Our authors are flip-flopping all over the place, switching between a narrative that memories are stored in cells, a narrative that memories are stored in synapses outside of cells, and a narrative that memories are stored in axons outside of cells. There is no good evidence for any of these claims. The authors sound like some husband asked why he is home very late, who says, "I was working very late at the office -- uh yeah, I'm late because I went to a baseball game, seriously, I'm home late because I went to a movie." 

A 2019 paper is entitled "Where in the brain is creativity: a brief account of a wild-goose chase." We read this in the abstract:

"The neuroscientific study of creativity is stuck and lost. Having perseverated on a paradigm — divergent thinking — that is theoretically incoherent, the field has neither produced intelligible data on the brain mechanisms of creativity nor developed alternative approaches to study the topic. This paper brings into sharp focus the three confounds — validity, false category formation, compound construct — that cripple this paradigm and shows how the use of in-vogue neuroscientific concepts — right brains, prefrontal cortex, default mode network, connectivity — might have contributed to the illusion of progress in the field." 
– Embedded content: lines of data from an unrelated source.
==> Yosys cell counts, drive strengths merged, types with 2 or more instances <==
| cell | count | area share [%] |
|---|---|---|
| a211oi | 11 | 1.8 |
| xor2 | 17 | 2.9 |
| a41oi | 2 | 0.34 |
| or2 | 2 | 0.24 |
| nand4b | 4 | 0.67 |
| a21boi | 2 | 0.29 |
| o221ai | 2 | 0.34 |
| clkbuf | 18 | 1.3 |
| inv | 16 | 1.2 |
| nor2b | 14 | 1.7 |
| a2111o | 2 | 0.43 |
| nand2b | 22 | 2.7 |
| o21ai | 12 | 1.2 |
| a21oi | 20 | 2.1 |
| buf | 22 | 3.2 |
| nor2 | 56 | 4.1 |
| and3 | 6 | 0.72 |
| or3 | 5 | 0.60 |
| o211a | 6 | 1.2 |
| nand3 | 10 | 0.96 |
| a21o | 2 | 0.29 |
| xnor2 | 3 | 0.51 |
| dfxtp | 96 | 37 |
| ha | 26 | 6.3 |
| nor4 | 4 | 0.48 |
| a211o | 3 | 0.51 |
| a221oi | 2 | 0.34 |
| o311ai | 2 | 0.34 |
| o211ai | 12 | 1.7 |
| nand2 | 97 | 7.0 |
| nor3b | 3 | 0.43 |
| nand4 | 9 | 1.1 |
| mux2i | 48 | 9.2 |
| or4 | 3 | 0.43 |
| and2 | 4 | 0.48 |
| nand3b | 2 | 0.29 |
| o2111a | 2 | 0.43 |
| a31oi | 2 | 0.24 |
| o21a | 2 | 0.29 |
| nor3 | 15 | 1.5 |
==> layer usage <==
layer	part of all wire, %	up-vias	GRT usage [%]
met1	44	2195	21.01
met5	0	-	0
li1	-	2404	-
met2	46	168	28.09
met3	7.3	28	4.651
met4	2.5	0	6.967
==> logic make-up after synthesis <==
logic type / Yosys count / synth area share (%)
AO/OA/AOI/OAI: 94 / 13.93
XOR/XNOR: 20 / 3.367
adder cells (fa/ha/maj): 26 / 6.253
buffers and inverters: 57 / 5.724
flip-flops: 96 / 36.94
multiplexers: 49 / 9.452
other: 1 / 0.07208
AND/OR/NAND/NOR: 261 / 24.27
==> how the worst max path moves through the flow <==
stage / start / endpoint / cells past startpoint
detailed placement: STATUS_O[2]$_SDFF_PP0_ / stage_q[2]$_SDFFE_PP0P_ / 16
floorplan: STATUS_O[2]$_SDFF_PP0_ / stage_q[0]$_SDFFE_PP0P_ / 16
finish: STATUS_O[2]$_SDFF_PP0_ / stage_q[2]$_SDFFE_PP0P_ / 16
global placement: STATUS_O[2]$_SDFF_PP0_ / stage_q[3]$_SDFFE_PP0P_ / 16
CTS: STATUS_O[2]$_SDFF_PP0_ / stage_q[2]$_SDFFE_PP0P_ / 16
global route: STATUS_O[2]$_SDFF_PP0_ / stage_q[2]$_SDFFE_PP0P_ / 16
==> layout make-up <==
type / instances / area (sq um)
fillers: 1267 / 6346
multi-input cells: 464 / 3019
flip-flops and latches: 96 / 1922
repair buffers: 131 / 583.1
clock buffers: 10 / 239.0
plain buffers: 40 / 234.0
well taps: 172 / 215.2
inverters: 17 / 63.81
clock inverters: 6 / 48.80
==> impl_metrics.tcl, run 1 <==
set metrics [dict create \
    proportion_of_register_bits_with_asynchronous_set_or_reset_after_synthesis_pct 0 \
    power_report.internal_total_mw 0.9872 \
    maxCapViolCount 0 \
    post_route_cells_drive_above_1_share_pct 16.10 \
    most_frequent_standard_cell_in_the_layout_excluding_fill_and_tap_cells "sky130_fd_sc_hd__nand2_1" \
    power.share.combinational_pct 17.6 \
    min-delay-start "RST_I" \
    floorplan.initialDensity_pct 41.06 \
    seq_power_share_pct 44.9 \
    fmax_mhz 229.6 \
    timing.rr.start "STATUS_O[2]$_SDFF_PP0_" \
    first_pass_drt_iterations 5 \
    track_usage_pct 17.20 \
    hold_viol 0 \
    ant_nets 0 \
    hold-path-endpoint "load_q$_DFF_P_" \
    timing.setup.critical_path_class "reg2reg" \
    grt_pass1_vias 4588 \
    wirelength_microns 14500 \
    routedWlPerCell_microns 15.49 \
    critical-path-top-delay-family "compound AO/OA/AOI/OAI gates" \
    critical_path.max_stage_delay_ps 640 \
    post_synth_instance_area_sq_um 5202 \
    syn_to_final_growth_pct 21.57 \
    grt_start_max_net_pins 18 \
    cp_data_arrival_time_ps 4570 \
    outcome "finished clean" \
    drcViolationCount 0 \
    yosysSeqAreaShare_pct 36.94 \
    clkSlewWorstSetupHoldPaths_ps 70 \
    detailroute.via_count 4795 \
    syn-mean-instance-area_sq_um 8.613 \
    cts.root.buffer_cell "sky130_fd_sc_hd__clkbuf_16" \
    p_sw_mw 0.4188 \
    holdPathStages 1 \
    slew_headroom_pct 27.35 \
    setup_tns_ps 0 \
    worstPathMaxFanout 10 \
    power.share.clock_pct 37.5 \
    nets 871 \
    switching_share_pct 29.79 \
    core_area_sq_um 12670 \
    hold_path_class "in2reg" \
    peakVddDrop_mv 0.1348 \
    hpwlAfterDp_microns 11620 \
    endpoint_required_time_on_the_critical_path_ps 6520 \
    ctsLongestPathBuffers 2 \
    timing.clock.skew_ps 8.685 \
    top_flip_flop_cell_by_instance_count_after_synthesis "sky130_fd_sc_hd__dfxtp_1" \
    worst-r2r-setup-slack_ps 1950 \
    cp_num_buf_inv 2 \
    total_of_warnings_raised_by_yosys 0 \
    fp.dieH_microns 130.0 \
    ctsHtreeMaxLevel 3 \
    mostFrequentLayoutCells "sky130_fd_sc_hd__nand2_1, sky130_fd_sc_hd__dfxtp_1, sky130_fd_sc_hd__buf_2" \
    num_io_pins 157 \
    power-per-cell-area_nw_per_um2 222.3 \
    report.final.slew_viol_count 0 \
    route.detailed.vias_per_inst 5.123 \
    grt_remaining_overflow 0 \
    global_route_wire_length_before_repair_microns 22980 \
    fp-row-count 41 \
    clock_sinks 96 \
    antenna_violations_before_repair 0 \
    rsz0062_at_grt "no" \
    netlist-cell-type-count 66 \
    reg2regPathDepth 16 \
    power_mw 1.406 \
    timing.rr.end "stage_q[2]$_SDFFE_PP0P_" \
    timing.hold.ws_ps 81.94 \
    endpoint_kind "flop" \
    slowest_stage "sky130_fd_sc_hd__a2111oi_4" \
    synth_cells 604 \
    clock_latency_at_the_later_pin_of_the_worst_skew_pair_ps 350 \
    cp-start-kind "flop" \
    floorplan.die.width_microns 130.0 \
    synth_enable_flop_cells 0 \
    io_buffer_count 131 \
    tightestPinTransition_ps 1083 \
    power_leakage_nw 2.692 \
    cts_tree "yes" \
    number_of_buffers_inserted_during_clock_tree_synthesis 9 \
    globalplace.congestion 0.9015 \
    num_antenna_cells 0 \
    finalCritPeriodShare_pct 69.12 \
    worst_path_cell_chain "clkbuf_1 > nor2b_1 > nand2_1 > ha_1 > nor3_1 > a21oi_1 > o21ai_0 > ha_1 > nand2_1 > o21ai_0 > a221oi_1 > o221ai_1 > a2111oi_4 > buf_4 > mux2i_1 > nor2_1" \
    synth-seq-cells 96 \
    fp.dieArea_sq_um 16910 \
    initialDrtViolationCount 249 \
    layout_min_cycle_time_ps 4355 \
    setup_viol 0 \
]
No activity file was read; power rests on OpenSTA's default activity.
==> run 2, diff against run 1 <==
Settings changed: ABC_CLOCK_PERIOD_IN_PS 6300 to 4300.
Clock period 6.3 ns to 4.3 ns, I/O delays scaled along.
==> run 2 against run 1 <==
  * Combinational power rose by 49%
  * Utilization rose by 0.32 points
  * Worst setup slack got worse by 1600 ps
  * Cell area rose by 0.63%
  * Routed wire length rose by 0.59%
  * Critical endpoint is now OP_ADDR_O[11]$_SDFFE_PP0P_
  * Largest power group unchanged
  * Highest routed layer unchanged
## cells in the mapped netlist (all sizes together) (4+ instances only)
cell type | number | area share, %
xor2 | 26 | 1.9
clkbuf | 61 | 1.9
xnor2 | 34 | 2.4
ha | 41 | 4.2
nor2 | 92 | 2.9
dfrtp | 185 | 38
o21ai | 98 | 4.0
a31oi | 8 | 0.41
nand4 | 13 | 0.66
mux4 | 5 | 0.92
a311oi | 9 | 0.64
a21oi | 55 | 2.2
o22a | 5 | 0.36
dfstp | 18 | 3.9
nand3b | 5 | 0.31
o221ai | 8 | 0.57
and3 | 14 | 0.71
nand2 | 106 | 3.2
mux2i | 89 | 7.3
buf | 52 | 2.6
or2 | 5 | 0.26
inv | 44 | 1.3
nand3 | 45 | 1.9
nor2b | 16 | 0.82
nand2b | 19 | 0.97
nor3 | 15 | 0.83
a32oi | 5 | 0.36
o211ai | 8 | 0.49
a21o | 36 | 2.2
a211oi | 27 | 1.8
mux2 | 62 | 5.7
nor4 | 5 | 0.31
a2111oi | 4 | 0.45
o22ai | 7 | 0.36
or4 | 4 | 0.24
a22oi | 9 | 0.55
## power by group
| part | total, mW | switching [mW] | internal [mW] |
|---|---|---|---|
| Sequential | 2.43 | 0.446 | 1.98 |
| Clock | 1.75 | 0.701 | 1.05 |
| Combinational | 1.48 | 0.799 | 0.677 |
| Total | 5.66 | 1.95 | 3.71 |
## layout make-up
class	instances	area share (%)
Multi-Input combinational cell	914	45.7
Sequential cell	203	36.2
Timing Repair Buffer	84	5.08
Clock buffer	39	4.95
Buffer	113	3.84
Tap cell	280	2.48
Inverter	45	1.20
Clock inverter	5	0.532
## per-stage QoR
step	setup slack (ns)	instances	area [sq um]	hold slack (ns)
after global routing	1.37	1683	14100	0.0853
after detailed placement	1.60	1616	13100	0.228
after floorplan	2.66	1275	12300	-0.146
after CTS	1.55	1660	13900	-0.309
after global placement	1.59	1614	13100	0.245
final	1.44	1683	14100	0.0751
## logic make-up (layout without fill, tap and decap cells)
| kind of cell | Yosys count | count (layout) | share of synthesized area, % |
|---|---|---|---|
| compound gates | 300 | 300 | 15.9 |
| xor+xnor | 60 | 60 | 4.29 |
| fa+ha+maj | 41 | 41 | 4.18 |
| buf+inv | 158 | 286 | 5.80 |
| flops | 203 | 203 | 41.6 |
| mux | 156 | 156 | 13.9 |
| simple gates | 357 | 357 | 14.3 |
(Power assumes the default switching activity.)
File: src/rtl/sar_core_if.sv
`timescale 1ns/1ps
interface sar_core_if;
	import sar_seq_pkg::*;
	logic              tick;
	logic [CNT_W-1:0]  samp_len;
	logic              start;
	logic              busy;
	logic              done;
	logic [RES_W-1:0]  code;
	logic              hold;
	logic              cmp_out;
	logic [RES_W-1:0]  dac_code;
	logic              stop;
	modport seq  (output tick, samp_len, start, stop, input busy, done, code,
		hold, dac_code, output cmp_out);
	modport core (input tick, samp_len, start, stop, cmp_out, output busy,
		done, code, hold, dac_code);
endinterface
A 2022 scientific paper says, "How creative ideas arise in our mind and in our brain is a key unresolved question." A 2015 paper "The Unsolved Problems of Neuroscience" very optimistically lists the following as some of the "Problems that we should be able to solve in the next 50 years":

• What causes psychiatric and neurological illness?
• How do learning and memory work?
• How do we make decisions?
• How does the brain represent abstract ideas?

No progress has been made on any neural explanation of the the last three of these, contrary to the insinuations of van Mulukom. Mario Capecchi, a co-winner of the 2007 Nobel Prize in Physiology and Medicine, states, "I would agree that our most glaring ignorance is how our brain works which can be couched in various paradigms." A Princeton professor of neuroscience named Lynn Enquist says, "The major and exciting problem is the brain – how does it work?" Another neuroscientist named Eagleman lists these as unsolved problems:

"How is information coded in neural activity? How are memories stored and retrieved? What does the baseline activity in the brain represent? How do brains simulate the future? What are emotions? What is intelligence? How is time represented in the brain? Why do brains sleep and dream? How do specialized systems of the brain integrate with one another? And, finally, What is consciousness?”

Scientists say things like this because they have no understanding of how a brain could store a memory, no understanding of how a memory could last for a lifetime, no understanding of how a brain could instantly retrieve a memory, no understanding of how conceptual information could be transfered between different parts of a brain, and no understanding of any neural way by which a brain could come up with an idea or an insight or make a decision.